What you need to do = Reproduce only the stretch of entries below that begins at the first line and ends at the line holding "Note: power is".
++++
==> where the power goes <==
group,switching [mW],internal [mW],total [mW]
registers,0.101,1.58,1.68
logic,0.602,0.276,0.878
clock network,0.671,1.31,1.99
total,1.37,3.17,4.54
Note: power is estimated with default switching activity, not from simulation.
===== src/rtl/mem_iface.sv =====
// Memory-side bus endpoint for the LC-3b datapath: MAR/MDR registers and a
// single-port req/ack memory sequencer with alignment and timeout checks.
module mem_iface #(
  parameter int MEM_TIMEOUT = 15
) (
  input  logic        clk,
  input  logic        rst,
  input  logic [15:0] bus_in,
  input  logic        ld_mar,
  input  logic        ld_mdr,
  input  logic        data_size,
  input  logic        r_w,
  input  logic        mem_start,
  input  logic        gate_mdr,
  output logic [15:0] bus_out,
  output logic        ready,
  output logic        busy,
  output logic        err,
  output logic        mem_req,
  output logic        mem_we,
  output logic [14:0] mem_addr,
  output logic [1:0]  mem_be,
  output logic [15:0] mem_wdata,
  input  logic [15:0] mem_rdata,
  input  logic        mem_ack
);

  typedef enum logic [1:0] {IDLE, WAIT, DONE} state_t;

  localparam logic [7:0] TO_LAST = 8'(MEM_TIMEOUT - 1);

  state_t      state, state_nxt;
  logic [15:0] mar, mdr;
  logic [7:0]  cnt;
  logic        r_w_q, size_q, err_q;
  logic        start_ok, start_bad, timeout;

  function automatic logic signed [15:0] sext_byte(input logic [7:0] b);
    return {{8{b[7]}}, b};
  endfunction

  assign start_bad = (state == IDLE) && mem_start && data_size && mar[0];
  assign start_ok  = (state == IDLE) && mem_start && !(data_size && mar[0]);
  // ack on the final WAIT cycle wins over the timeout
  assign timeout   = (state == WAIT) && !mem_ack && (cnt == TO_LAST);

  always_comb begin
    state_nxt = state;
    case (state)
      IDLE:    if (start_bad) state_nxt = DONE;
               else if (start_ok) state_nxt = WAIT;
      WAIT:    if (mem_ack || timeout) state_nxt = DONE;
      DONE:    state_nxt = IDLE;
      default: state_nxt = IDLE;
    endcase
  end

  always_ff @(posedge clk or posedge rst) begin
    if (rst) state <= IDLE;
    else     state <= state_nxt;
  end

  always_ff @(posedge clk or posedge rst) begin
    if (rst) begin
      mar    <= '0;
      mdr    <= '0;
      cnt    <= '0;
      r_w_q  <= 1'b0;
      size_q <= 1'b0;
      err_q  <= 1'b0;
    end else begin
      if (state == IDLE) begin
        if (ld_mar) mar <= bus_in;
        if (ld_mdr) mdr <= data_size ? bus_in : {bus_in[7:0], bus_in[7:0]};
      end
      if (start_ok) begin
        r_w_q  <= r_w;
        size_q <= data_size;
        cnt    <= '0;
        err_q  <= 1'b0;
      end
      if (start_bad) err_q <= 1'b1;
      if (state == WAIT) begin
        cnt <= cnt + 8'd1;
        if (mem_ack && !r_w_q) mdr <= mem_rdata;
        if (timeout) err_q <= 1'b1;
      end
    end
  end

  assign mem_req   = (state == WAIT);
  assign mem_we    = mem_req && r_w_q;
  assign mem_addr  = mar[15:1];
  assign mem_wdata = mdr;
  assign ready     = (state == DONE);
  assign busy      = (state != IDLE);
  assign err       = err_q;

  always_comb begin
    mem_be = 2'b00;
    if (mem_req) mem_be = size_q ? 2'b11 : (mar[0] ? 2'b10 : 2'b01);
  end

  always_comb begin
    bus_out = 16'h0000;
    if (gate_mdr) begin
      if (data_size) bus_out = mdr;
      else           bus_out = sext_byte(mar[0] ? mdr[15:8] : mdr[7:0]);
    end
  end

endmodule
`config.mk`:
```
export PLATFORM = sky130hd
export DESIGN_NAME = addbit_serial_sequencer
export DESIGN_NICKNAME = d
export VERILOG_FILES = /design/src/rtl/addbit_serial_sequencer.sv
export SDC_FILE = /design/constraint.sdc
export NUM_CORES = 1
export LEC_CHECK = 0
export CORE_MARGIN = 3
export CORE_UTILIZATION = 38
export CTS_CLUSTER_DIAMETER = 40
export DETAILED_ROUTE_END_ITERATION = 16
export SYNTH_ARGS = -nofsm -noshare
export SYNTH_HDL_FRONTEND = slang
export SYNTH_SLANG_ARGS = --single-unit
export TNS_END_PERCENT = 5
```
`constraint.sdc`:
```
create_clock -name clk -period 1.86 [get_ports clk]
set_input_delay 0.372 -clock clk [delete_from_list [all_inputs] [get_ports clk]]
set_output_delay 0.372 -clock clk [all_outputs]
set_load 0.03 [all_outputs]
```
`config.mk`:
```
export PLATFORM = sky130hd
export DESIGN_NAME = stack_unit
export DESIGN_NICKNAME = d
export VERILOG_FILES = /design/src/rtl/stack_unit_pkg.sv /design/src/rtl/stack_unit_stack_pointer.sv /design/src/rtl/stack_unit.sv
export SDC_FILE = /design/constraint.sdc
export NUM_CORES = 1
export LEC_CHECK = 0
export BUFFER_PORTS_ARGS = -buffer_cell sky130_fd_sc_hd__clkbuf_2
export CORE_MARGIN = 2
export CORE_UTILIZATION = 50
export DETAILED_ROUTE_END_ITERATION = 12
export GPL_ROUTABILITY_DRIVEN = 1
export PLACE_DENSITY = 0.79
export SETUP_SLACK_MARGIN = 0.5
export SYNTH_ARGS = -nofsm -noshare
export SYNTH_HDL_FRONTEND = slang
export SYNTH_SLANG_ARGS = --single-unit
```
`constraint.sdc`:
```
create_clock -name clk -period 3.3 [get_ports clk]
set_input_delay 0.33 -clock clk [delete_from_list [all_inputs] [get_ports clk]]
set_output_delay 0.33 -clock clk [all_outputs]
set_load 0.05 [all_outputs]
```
++++
Expected answer =
==> where the power goes <==
group,switching [mW],internal [mW],total [mW]
registers,0.101,1.58,1.68
logic,0.602,0.276,0.878
clock network,0.671,1.31,1.99
total,1.37,3.17,4.54
Note: power is estimated with default switching activity, not from simulation.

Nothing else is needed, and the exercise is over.